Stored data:

**src/common/tprm_pkg.sv**
```systemverilog
// Package for the timer and interrupt pin remapping unit
package tprm_pkg;
    // ==========================================================
    // Register map
    localparam logic [3:0] TPRM_ADDR_IN_SEL = 4'h0;
    localparam logic [3:0] TPRM_ADDR_OUT_SEL = 4'h1;
    localparam logic [3:0] TPRM_ADDR_PORTA_DATA = 4'h2;
    localparam logic [3:0] TPRM_ADDR_PORTA_DIR = 4'h3;
    localparam logic [3:0] TPRM_ADDR_WAKE_EN = 4'h4;
    localparam logic [3:0] TPRM_ADDR_PORTA_PIN = 4'h5;
    localparam logic [3:0] TPRM_ADDR_STATUS = 4'h6;
    // ==========================================================
    // Reset values
    localparam logic [7:0] TPRM_SEL_RESET = 8'h00;
    localparam logic [7:0] TPRM_PORT_RESET = 8'hff;
    localparam logic [7:0] TPRM_WAKE_RESET = 8'h00;
    // ==========================================================
    // Bit positions, input select
    localparam int TPRM_B_TIMER2_CLOCK_INPUT = 7;
    localparam int TPRM_B_TIMER1_CLOCK_INPUT = 6;
    localparam int TPRM_B_TIMER0_CLOCK_INPUT = 5;
    localparam int TPRM_B_IRQ2 = 4;
    localparam int TPRM_B_IRQ1 = 3;
    localparam int TPRM_B_IRQ0 = 2;
    localparam int TPRM_B_T1B1 = 1;
    localparam int TPRM_B_T1B0 = 0;
    // Bit positions, output select
    localparam int TPRM_B_T3B = 7;
    localparam int TPRM_B_T3A = 6;
    localparam int TPRM_B_T2B = 5;
    localparam int TPRM_B_T2A = 4;
    localparam int TPRM_B_T1B2 = 3;
    localparam int TPRM_B_T1A = 2;
    localparam int TPRM_B_T0B = 1;
    localparam int TPRM_B_T0A = 0;
    // Writable masks per variant (timer count 2, 3, 4)
    localparam logic [7:0] TPRM_OUT_MASK_2 = 8'h07;
    localparam logic [7:0] TPRM_OUT_MASK_3 = 8'h3f;
    localparam logic [7:0] TPRM_OUT_MASK_4 = 8'hff;
    localparam logic [7:0] TPRM_IN_MASK_2 = 8'h6f;
    localparam logic [7:0] TPRM_IN_MASK_3 = 8'hef;
    localparam logic [7:0] TPRM_IN_MASK_4 = 8'hff;
    // ==========================================================
    // Types
    typedef struct packed {
        logic [3:0] addr;
        logic [7:0] wdata;
        logic wr;
        logic rd;
    } tprm_bus_t;

    typedef struct packed {
        logic [7:0] a;
        logic [7:0] c;
        logic [7:0] d;
        logic [7:0] e;
        logic [7:0] f;
        logic [7:0] g;
    } tprm_ports_t;

    typedef struct packed {
        logic timer2_clock_input;
        logic timer1_clock_input;
        logic timer0_clock_input;
        logic irq2;
        logic irq1_n;
        logic irq0_n;
    } tprm_ins_t;

    typedef struct packed {
        logic t0a;
        logic t0b;
        logic t1a;
        logic t1b0;
        logic t1b1;
        logic t1b2;
        logic t2a;
        logic t2b;
        logic t3a;
        logic t3b;
    } tprm_outs_t;

    typedef enum logic [2:0] {
        TPRM_AWAKE = 3'b001,
        TPRM_ASLEEP = 3'b010,
        TPRM_WAKING = 3'b100
    } tprm_pwr_t;
endpackage : tprm_pkg

```
**src/verilog/tprm_top.sv**
```systemverilog
// Timer and interrupt pin remapping unit with Port A control
`timescale 1ns/100ps
module tprm_top
    import tprm_pkg::*;
#(
    parameter int NUM_TIMERS = 4
) (
    input wire logic mclk,
    input wire logic reset,
    input wire logic [3:0] reg_addr,
    input wire logic [7:0] reg_wdata,
    input wire logic reg_wr,
    input wire logic reg_rd,
    input wire logic bit_op,
    input wire logic bit_set,
    input wire logic [2:0] bit_idx,
    output logic [7:0] reg_rdata,
    input wire tprm_ports_t pin_in,
    input wire tprm_ports_t other_fn,
    output tprm_ports_t pin_out,
    output tprm_ports_t pin_timer_sel,
    output logic [7:0] porta_oe,
    input wire tprm_outs_t timer_outs,
    output tprm_ins_t timer_ins,
    input wire logic sleep_req,
    output logic asleep,
    output logic wake_pulse
);
    tprm_bus_t bus;
    logic [7:0] in_sel_q;
    logic [7:0] out_sel_q;
    logic [7:0] pa_data_q;
    logic [7:0] pa_dir_q;
    logic [7:0] wake_en_q;
    logic [7:0] rdata_q;
    logic [7:0] in_mask;
    logic [7:0] out_mask;
    logic [7:0] rmw_src;
    logic [7:0] wval;
    tprm_ports_t route_q;
    tprm_ports_t sel_q;
    logic [7:0] pa_drive;

    assign bus = '{addr: reg_addr, wdata: reg_wdata, wr: reg_wr, rd: reg_rd};

    // ==========================================================
    // Helpers
    function automatic logic [7:0] tprm_bitop(input logic [7:0] v, input logic [2:0] i,
                                              input logic s);
        logic [7:0] r;
        r = v;
        r[i] = s;
        return r;
    endfunction : tprm_bitop

    function automatic logic [7:0] tprm_read(input logic [3:0] a, input logic [7:0] ins,
                                             input logic [7:0] outs, input logic [7:0] pd,
                                             input logic [7:0] pc, input logic [7:0] we,
                                             input logic [7:0] pin, input logic sl);
        logic [7:0] r;
        r = 8'h00;
        case (a)
            TPRM_ADDR_IN_SEL: r = ins;
            TPRM_ADDR_OUT_SEL: r = outs;
            TPRM_ADDR_PORTA_DATA: r = pd;
            TPRM_ADDR_PORTA_DIR: r = pc;
            TPRM_ADDR_WAKE_EN: r = we;
            TPRM_ADDR_PORTA_PIN: r = pin;
            TPRM_ADDR_STATUS: r = {7'h00, sl};
            default: r = 8'h00;
        endcase
        return r;
    endfunction : tprm_read

    // ==========================================================
    // Variant masks
    always_comb begin
        case (NUM_TIMERS)
            2: begin
                in_mask = TPRM_IN_MASK_2;
                out_mask = TPRM_OUT_MASK_2;
            end
            3: begin
                in_mask = TPRM_IN_MASK_3;
                out_mask = TPRM_OUT_MASK_3;
            end
            default: begin
                in_mask = TPRM_IN_MASK_4;
                out_mask = TPRM_OUT_MASK_4;
            end
        endcase
    end

    // ==========================================================
    // Write value with bit operations
    // read whole port, modify, write back
    always_comb begin
        case (bus.addr)
            TPRM_ADDR_PORTA_DATA: rmw_src = pin_in.a;
            TPRM_ADDR_PORTA_DIR: rmw_src = pa_dir_q;
            default: rmw_src = tprm_read(bus.addr, in_sel_q, out_sel_q, pa_data_q,
                                         pa_dir_q, wake_en_q, pin_in.a, asleep);
        endcase
        wval = bit_op ? tprm_bitop(rmw_src, bit_idx, bit_set) : bus.wdata;
    end

    // ==========================================================
    // Select registers
    // takes effect at next edge
    always_ff @(posedge mclk or posedge reset) begin
        if (reset) begin
            in_sel_q <= TPRM_SEL_RESET;
        end else if (bus.wr && bus.addr == TPRM_ADDR_IN_SEL) begin
            in_sel_q <= wval & in_mask;
        end
    end

    always_ff @(posedge mclk or posedge reset) begin
        if (reset) begin
            out_sel_q <= TPRM_SEL_RESET;
        end else if (bus.wr && bus.addr == TPRM_ADDR_OUT_SEL) begin
            out_sel_q <= wval & out_mask;
        end
    end

    // ==========================================================
    // Port A registers
    // data and direction reset high
    always_ff @(posedge mclk or posedge reset) begin
        if (reset) begin
            pa_data_q <= TPRM_PORT_RESET;
        end else if (bus.wr && bus.addr == TPRM_ADDR_PORTA_DATA) begin
            pa_data_q <= wval;
        end
    end

    always_ff @(posedge mclk or posedge reset) begin
        if (reset) begin
            pa_dir_q <= TPRM_PORT_RESET;
        end else if (bus.wr && bus.addr == TPRM_ADDR_PORTA_DIR) begin
            pa_dir_q <= wval;
        end
    end

    always_ff @(posedge mclk or posedge reset) begin
        if (reset) begin
            wake_en_q <= TPRM_WAKE_RESET;
        end else if (bus.wr && bus.addr == TPRM_ADDR_WAKE_EN) begin
            wake_en_q <= wval;
        end
    end

    // ==========================================================
    // Read port
    always_ff @(posedge mclk or posedge reset) begin
        if (reset) begin
            rdata_q <= 8'h00;
        end else if (bus.rd) begin
            rdata_q <= tprm_read(bus.addr, in_sel_q, out_sel_q, pa_data_q, pa_dir_q,
                                 wake_en_q, pin_in.a, asleep);
        end else begin
            rdata_q <= 8'h00;
        end
    end
    assign reg_rdata = rdata_q;

    // ==========================================================
    // Output routing
    // Timer drive replaces the other function only on the chosen pin
    always_ff @(posedge mclk or posedge reset) begin
        if (reset) begin
            route_q <= '0;
            sel_q <= '0;
        end else begin
            route_q <= other_fn;
            sel_q <= '0;
            if (out_sel_q[TPRM_B_T0A]) begin
                route_q.d[0] <= timer_outs.t0a;
                sel_q.d[0] <= 1'b1;
            end else begin
                route_q.a[0] <= timer_outs.t0a;
                sel_q.a[0] <= 1'b1;
            end
            // timer0 out b, variant default pin
            if (out_sel_q[TPRM_B_T0B]) begin
                route_q.d[1] <= timer_outs.t0b;
                sel_q.d[1] <= 1'b1;
            end else if (NUM_TIMERS == 2) begin
                route_q.a[7] <= timer_outs.t0b;
                sel_q.a[7] <= 1'b1;
            end else begin
                route_q.c[5] <= timer_outs.t0b;
                sel_q.c[5] <= 1'b1;
            end
            if (out_sel_q[TPRM_B_T1A]) begin
                route_q.d[2] <= timer_outs.t1a;
                sel_q.d[2] <= 1'b1;
            end else begin
                route_q.a[1] <= timer_outs.t1a;
                sel_q.a[1] <= 1'b1;
            end
            if (in_sel_q[TPRM_B_T1B0]) begin
                route_q.d[3] <= timer_outs.t1b0;
                sel_q.d[3] <= 1'b1;
            end else begin
                route_q.c[0] <= timer_outs.t1b0;
                sel_q.c[0] <= 1'b1;
            end
            if (in_sel_q[TPRM_B_T1B1]) begin
                route_q.d[4] <= timer_outs.t1b1;
                sel_q.d[4] <= 1'b1;
            end else begin
                route_q.c[1] <= timer_outs.t1b1;
                sel_q.c[1] <= 1'b1;
            end
            if (NUM_TIMERS >= 3) begin
                // timer1 out b2; shares C5 with timer0 b
                if (out_sel_q[TPRM_B_T1B2]) begin
                    route_q.d[5] <= timer_outs.t1b2;
                    sel_q.d[5] <= 1'b1;
                end else begin
                    route_q.c[5] <= timer_outs.t1b2;
                    sel_q.c[5] <= 1'b1;
                end
                if (out_sel_q[TPRM_B_T2A]) begin
                    route_q.d[6] <= timer_outs.t2a;
                    sel_q.d[6] <= 1'b1;
                end else begin
                    route_q.c[3] <= timer_outs.t2a;
                    sel_q.c[3] <= 1'b1;
                end
                if (out_sel_q[TPRM_B_T2B]) begin
                    route_q.d[7] <= timer_outs.t2b;
                    sel_q.d[7] <= 1'b1;
                end else begin
                    route_q.c[4] <= timer_outs.t2b;
                    sel_q.c[4] <= 1'b1;
                end
            end
            if (NUM_TIMERS >= 4) begin
                if (out_sel_q[TPRM_B_T3A]) begin
                    route_q.f[0] <= timer_outs.t3a;
                    sel_q.f[0] <= 1'b1;
                end else begin
                    route_q.g[3] <= timer_outs.t3a;
                    sel_q.g[3] <= 1'b1;
                end
                if (out_sel_q[TPRM_B_T3B]) begin
                    route_q.f[1] <= timer_outs.t3b;
                    sel_q.f[1] <= 1'b1;
                end else begin
                    route_q.g[0] <= timer_outs.t3b;
                    sel_q.g[0] <= 1'b1;
                end
            end
        end
    end

    // ==========================================================
    // Port A drive
    // output level is data latch, high by default
    assign pa_drive = pa_data_q;
    assign porta_oe = ~pa_dir_q;

    always_comb begin
        pin_out = route_q;
        // unselected Port A bits keep data latch
        pin_out.a = (route_q.a & sel_q.a) | (pa_drive & ~sel_q.a);
    end
    assign pin_timer_sel = sel_q;

    // ==========================================================
    // Input routing
    always_ff @(posedge mclk or posedge reset) begin
        if (reset) begin
            timer_ins <= '0;
        end else begin
            timer_ins.timer2_clock_input <= in_sel_q[TPRM_B_TIMER2_CLOCK_INPUT] ? pin_in.e[2] : pin_in.c[2];
            timer_ins.timer1_clock_input <= in_sel_q[TPRM_B_TIMER1_CLOCK_INPUT] ? pin_in.e[1] : pin_in.a[4];
            timer_ins.timer0_clock_input <= in_sel_q[TPRM_B_TIMER0_CLOCK_INPUT] ? pin_in.e[0] : pin_in.a[2];
            timer_ins.irq2 <= in_sel_q[TPRM_B_IRQ2] ? pin_in.e[6] : pin_in.c[4];
            timer_ins.irq1_n <= in_sel_q[TPRM_B_IRQ1] ? pin_in.e[5] : pin_in.a[4];
            timer_ins.irq0_n <= in_sel_q[TPRM_B_IRQ0] ? pin_in.e[4] : pin_in.a[3];
        end
    end

    // ==========================================================
    // Wake-up
    tprm_wake u_wake (
        .mclk(mclk),
        .reset(reset),
        .pins(pin_in.a),
        .wake_en(wake_en_q),
        .sleep_req(sleep_req),
        .asleep(asleep),
        .wake_pulse(wake_pulse)
    );
endmodule : tprm_top

```
**src/verilog/tprm_wake.sv**
```systemverilog
// Port A falling edge wake detector
`timescale 1ns/100ps
module tprm_wake
    import tprm_pkg::*;
(
    input wire logic mclk,
    input wire logic reset,
    input wire logic [7:0] pins,
    input wire logic [7:0] wake_en,
    input wire logic sleep_req,
    output logic asleep,
    output logic wake_pulse
);
    logic [7:0] prev_q;
    tprm_pwr_t state_q;
    tprm_pwr_t state_d;
    logic fall;

    // ==========================================================
    // Edge detect
    always_ff @(posedge mclk or posedge reset) begin
        if (reset) begin
            prev_q <= TPRM_PORT_RESET;
        end else begin
            prev_q <= pins;
        end
    end

    assign fall = |(prev_q & ~pins & wake_en);

    // ==========================================================
    // Power state
    always_comb begin
        state_d = state_q;
        case (state_q)
            TPRM_AWAKE: begin
                if (sleep_req) begin
                    state_d = TPRM_ASLEEP;
                end
            end
            TPRM_ASLEEP: begin
                if (fall) begin
                    state_d = TPRM_WAKING;
                end
            end
            TPRM_WAKING: begin
                state_d = TPRM_AWAKE;
            end
            default: begin
                state_d = TPRM_AWAKE;
            end
        endcase
    end

    always_ff @(posedge mclk or posedge reset) begin
        if (reset) begin
            state_q <= TPRM_AWAKE;
        end else begin
            state_q <= state_d;
        end
    end

    assign asleep = (state_q == TPRM_ASLEEP);
    assign wake_pulse = (state_q == TPRM_WAKING);
endmodule : tprm_wake
```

● **PROBLEM TO WORK ON**
Respond with a single number, namely how many lines of the entries contain the word "automatic".

● **COMPLETED TASK**
2